** Opening The input block **
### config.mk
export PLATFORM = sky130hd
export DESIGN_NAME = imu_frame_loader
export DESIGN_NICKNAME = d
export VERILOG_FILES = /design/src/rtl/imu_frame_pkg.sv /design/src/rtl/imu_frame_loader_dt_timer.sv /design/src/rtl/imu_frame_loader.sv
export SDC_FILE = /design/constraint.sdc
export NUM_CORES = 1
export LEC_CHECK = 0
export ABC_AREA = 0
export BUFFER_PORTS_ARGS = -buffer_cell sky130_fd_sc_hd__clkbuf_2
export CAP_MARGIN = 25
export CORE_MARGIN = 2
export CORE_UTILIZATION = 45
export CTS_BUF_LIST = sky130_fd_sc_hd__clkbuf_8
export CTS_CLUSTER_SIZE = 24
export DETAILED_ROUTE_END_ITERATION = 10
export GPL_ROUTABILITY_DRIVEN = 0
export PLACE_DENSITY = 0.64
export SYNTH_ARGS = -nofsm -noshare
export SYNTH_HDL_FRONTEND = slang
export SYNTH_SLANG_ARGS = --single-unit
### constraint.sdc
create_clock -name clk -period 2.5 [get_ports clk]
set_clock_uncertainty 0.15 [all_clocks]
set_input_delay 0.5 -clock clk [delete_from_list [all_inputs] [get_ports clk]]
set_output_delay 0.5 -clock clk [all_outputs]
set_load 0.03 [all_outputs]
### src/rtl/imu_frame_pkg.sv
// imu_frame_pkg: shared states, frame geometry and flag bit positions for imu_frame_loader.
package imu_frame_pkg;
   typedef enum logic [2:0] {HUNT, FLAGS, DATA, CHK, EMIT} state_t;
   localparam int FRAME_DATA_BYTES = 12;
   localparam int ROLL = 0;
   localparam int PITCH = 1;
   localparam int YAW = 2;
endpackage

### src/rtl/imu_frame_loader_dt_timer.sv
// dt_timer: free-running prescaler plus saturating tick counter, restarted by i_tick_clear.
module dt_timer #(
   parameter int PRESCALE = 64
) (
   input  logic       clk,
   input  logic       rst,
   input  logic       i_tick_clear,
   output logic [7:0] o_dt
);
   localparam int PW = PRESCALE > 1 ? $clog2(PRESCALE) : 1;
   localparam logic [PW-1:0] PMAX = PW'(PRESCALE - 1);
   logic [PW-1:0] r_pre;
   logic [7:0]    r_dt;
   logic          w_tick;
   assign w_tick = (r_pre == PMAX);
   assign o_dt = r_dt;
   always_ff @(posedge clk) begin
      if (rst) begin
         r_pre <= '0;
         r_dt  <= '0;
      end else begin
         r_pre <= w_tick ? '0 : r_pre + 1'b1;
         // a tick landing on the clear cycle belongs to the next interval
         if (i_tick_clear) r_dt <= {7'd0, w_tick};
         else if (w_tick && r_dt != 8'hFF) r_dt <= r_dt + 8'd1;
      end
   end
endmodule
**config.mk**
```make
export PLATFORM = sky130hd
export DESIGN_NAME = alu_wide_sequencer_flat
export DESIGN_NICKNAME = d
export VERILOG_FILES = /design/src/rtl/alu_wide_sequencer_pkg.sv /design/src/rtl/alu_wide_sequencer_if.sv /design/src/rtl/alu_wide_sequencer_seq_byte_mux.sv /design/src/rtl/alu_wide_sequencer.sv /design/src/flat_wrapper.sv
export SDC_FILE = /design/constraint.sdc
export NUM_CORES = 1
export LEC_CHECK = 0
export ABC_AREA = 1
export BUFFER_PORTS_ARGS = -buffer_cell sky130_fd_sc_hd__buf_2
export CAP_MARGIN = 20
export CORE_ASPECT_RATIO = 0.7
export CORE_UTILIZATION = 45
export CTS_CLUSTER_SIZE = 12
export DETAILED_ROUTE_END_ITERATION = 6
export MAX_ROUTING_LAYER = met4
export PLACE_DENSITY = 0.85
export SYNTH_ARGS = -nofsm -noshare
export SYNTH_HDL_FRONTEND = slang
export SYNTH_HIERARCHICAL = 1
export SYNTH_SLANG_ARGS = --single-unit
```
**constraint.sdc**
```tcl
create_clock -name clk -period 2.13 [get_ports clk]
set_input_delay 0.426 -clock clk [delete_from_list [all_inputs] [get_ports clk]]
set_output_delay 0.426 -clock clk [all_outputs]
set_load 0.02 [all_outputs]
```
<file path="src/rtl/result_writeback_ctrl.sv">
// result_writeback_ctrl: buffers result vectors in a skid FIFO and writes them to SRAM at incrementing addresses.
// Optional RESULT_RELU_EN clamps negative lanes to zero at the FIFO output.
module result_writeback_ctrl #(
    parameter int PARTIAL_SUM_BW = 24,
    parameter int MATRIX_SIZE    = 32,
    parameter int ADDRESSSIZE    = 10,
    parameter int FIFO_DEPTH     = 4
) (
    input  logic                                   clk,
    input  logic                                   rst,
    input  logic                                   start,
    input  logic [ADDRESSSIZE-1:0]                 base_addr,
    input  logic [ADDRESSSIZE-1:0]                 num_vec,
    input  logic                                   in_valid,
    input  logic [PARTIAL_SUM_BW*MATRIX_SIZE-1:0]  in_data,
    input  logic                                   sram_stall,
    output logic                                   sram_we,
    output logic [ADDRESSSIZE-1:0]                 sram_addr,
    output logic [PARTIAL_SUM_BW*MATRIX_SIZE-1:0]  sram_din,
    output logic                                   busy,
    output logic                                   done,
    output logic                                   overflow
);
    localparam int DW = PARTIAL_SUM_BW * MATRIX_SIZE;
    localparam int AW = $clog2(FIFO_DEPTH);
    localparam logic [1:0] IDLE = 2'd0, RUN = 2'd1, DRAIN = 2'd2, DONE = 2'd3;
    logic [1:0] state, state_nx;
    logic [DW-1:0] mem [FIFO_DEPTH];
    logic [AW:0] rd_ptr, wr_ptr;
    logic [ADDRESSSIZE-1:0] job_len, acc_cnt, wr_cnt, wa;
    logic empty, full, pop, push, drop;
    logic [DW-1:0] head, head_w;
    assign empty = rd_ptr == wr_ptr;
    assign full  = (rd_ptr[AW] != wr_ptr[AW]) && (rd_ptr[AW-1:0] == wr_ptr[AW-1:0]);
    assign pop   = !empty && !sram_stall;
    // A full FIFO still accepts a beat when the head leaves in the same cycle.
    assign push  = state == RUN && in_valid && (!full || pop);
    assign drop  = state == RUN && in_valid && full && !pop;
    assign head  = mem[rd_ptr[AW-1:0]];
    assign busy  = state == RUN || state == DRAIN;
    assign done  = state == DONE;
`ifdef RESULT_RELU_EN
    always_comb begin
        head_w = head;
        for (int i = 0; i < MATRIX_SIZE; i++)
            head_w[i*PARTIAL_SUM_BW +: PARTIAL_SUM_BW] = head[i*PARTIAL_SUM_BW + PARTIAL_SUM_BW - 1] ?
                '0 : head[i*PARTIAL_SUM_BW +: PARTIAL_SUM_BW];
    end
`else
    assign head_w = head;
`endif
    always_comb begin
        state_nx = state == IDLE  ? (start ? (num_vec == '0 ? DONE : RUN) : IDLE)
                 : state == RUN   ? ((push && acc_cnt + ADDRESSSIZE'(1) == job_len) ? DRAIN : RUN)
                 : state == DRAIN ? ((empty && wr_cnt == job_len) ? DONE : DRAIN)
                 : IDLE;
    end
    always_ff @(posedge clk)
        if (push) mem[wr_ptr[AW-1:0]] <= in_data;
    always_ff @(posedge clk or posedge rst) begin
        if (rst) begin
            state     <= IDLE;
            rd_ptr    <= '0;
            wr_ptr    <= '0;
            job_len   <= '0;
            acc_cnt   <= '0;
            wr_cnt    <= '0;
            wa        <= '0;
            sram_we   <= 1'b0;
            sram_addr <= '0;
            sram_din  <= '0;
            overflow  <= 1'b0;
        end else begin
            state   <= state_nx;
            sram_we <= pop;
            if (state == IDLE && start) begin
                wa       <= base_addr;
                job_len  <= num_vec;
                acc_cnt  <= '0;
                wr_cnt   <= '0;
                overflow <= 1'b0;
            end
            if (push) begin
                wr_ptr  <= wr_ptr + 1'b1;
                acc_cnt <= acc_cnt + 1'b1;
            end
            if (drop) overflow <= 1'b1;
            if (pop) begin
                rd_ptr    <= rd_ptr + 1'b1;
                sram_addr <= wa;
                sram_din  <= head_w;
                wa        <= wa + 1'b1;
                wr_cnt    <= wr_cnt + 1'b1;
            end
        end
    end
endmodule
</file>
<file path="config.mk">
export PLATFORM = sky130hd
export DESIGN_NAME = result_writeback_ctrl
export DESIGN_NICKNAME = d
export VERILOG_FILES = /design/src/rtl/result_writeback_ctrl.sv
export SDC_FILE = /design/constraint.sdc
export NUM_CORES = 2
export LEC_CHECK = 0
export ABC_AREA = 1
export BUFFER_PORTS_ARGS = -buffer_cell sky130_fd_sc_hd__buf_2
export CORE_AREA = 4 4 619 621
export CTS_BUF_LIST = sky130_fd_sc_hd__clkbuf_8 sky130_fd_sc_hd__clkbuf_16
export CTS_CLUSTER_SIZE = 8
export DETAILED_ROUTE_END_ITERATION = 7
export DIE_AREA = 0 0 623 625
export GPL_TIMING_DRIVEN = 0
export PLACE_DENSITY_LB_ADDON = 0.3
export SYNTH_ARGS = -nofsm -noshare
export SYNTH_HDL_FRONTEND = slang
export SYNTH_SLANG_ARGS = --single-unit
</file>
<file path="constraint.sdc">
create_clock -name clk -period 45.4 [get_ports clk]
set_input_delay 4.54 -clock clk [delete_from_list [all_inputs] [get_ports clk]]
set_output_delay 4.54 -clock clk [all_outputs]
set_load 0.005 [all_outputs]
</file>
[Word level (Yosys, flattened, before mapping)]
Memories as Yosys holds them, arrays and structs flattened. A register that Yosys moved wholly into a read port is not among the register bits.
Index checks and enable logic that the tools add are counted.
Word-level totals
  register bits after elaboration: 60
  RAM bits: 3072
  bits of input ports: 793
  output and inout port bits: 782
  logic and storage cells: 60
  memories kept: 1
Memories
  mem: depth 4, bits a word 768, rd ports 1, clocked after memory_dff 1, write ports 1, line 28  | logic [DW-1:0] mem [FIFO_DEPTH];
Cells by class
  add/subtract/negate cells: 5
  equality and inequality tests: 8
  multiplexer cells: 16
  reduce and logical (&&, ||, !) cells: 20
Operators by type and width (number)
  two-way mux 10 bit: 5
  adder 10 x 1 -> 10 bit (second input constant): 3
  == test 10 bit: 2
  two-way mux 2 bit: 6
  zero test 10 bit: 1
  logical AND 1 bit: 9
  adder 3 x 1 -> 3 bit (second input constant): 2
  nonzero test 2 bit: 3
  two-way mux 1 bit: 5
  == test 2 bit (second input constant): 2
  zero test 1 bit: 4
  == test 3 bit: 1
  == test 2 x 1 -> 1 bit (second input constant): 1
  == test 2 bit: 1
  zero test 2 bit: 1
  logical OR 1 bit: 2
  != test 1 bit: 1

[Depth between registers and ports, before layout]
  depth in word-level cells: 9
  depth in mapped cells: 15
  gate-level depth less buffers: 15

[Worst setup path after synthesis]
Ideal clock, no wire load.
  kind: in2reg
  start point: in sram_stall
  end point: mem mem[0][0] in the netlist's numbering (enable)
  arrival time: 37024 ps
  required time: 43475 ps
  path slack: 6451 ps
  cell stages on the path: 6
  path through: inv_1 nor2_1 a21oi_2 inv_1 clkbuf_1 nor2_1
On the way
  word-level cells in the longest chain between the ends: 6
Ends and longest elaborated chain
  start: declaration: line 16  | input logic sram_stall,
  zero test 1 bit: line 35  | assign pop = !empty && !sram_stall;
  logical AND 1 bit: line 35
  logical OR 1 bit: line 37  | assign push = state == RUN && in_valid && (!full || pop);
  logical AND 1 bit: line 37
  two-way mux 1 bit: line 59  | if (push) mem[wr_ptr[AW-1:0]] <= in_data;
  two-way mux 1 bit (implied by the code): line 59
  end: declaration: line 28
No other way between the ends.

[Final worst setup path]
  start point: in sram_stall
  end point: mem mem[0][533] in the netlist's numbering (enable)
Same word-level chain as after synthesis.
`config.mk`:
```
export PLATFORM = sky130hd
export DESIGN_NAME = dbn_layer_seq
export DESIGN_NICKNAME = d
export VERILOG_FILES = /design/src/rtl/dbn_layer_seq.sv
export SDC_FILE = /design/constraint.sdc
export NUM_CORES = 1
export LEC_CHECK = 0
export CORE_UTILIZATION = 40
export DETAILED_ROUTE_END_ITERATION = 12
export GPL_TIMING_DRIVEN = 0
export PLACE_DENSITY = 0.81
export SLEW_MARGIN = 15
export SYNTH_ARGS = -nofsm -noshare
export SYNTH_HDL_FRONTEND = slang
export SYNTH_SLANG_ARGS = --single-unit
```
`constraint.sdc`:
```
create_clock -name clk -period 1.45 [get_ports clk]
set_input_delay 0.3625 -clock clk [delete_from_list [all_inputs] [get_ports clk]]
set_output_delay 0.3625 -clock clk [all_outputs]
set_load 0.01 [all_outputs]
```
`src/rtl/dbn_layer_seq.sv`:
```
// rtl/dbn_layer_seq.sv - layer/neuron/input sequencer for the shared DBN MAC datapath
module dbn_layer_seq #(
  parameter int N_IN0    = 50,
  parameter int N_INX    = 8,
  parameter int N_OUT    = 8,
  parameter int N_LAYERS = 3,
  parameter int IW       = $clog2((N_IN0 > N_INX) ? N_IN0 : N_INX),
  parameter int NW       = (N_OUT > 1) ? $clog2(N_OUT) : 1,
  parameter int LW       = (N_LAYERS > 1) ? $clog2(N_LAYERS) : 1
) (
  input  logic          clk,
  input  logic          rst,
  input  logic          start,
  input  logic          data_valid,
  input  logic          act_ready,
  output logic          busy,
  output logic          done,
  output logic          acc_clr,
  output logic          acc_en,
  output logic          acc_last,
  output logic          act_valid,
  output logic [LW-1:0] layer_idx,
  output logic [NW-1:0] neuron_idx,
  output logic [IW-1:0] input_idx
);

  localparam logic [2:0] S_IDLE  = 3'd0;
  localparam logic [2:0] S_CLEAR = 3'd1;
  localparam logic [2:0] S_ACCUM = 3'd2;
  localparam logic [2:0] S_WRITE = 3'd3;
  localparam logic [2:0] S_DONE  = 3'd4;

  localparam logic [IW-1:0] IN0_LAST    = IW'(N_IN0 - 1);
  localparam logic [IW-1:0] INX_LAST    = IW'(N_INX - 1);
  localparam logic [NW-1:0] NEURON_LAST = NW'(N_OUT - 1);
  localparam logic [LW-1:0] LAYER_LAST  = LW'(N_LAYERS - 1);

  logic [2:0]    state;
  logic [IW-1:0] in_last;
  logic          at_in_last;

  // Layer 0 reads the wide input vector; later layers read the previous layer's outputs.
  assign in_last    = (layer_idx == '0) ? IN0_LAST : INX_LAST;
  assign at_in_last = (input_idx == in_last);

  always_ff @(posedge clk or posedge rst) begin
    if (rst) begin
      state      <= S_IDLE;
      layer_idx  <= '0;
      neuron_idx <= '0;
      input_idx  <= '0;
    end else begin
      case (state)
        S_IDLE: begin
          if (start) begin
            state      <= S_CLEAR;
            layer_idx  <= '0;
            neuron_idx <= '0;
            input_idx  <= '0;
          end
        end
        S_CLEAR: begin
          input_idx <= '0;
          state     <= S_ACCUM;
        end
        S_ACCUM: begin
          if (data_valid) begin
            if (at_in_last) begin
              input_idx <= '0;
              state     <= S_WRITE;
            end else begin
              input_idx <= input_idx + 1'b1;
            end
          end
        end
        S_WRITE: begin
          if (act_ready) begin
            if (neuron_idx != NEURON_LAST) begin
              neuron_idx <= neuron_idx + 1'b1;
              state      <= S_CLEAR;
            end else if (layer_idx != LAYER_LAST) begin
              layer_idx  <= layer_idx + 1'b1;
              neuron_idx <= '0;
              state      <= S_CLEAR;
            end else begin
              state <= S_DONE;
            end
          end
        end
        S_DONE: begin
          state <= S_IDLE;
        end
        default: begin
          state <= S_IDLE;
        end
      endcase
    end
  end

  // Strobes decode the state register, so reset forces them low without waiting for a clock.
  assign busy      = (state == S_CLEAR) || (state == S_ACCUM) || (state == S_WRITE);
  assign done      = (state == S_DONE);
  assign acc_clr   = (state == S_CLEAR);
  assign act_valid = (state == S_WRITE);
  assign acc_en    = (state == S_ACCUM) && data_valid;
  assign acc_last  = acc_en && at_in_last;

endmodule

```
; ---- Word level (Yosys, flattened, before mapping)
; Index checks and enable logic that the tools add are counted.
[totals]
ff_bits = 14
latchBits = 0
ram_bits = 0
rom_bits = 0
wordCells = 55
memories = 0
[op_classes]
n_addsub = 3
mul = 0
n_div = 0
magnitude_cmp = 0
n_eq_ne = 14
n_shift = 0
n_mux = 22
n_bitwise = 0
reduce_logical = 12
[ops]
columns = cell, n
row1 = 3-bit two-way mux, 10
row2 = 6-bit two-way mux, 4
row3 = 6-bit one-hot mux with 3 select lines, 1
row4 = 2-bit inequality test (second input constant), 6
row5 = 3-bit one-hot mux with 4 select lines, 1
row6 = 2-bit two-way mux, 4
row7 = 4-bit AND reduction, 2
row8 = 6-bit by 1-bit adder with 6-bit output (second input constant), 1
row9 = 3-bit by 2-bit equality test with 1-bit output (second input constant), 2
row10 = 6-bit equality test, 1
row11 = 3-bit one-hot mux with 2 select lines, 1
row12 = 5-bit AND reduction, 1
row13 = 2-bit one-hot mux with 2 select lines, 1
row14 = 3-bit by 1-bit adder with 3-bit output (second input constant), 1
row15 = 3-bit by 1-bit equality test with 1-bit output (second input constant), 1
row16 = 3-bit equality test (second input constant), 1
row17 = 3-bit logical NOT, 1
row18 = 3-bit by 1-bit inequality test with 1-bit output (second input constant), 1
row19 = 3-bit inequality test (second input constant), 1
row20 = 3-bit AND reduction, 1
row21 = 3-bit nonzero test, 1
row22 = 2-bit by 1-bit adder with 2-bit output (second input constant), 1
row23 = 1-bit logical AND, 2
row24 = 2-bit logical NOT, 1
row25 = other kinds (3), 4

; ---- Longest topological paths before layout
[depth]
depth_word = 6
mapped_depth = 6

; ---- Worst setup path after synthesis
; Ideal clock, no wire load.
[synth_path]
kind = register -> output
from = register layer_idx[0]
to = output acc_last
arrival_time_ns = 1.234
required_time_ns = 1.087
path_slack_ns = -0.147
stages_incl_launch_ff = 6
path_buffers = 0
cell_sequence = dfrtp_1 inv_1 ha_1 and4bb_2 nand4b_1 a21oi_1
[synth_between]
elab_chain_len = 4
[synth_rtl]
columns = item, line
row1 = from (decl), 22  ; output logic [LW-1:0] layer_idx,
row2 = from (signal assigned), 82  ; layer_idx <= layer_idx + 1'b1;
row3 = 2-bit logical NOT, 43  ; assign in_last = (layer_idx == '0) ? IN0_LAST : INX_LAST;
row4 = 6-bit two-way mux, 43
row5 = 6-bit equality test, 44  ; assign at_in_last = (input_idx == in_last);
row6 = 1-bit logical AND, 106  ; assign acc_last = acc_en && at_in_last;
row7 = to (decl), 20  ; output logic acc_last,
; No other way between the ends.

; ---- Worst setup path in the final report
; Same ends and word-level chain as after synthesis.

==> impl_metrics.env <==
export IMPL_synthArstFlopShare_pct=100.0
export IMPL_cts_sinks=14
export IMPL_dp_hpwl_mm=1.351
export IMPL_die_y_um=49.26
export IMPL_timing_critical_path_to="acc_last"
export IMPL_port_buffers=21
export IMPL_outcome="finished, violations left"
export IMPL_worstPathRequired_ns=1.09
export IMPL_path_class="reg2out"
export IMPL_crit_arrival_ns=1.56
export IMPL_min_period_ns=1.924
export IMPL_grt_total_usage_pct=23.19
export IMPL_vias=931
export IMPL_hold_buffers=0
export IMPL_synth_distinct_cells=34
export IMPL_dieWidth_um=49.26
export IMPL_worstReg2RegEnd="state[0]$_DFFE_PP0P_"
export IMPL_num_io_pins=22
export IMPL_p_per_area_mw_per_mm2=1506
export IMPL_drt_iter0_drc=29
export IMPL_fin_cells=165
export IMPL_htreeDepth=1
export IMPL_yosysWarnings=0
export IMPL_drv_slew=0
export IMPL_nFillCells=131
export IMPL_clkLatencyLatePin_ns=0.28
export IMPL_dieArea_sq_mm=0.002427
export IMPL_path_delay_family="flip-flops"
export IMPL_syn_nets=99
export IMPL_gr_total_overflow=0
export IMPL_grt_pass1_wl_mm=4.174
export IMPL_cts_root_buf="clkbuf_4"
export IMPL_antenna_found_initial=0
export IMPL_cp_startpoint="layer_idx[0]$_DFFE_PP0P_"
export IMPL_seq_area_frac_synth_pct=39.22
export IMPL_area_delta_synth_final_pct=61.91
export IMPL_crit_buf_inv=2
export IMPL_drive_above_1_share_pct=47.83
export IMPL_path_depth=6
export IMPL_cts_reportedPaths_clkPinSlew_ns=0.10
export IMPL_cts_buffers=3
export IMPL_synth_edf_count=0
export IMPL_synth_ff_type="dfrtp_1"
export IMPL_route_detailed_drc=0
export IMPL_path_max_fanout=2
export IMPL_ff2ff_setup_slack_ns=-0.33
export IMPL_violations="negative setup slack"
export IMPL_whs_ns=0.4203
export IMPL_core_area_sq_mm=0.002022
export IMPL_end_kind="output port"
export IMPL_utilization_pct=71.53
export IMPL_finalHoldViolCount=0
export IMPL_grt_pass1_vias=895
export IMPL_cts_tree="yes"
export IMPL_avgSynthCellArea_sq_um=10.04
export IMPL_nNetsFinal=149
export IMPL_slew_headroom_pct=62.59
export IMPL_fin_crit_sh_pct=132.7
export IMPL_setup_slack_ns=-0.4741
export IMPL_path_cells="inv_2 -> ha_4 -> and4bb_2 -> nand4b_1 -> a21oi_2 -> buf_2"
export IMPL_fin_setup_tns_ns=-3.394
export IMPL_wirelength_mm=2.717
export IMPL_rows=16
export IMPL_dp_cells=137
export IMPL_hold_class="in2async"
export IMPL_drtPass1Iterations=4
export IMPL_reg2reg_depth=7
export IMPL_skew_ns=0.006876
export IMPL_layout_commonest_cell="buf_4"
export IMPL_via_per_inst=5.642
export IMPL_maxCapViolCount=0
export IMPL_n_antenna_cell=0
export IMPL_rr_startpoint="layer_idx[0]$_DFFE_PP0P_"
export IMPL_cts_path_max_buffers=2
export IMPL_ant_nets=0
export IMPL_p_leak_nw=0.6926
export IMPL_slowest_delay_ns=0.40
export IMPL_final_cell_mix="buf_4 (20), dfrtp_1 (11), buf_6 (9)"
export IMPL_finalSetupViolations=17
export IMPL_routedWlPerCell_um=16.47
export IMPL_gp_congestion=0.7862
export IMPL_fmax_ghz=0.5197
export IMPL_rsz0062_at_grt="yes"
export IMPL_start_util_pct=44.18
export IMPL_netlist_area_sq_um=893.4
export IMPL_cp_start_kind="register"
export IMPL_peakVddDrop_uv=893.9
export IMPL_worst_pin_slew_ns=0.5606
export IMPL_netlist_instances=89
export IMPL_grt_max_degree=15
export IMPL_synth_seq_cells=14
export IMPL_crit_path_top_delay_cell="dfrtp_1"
** Closing The input block **
_Problem_:
Word for word, output the lines of the data from its first line through the line where "### src/rtl/imu_frame_pkg.sv" appears, and stop there.

_Solution for this task_:
### config.mk
export PLATFORM = sky130hd
export DESIGN_NAME = imu_frame_loader
export DESIGN_NICKNAME = d
export VERILOG_FILES = /design/src/rtl/imu_frame_pkg.sv /design/src/rtl/imu_frame_loader_dt_timer.sv /design/src/rtl/imu_frame_loader.sv
export SDC_FILE = /design/constraint.sdc
export NUM_CORES = 1
export LEC_CHECK = 0
export ABC_AREA = 0
export BUFFER_PORTS_ARGS = -buffer_cell sky130_fd_sc_hd__clkbuf_2
export CAP_MARGIN = 25
export CORE_MARGIN = 2
export CORE_UTILIZATION = 45
export CTS_BUF_LIST = sky130_fd_sc_hd__clkbuf_8
export CTS_CLUSTER_SIZE = 24
export DETAILED_ROUTE_END_ITERATION = 10
export GPL_ROUTABILITY_DRIVEN = 0
export PLACE_DENSITY = 0.64
export SYNTH_ARGS = -nofsm -noshare
export SYNTH_HDL_FRONTEND = slang
export SYNTH_SLANG_ARGS = --single-unit
### constraint.sdc
create_clock -name clk -period 2.5 [get_ports clk]
set_clock_uncertainty 0.15 [all_clocks]
set_input_delay 0.5 -clock clk [delete_from_list [all_inputs] [get_ports clk]]
set_output_delay 0.5 -clock clk [all_outputs]
set_load 0.03 [all_outputs]
### src/rtl/imu_frame_pkg.sv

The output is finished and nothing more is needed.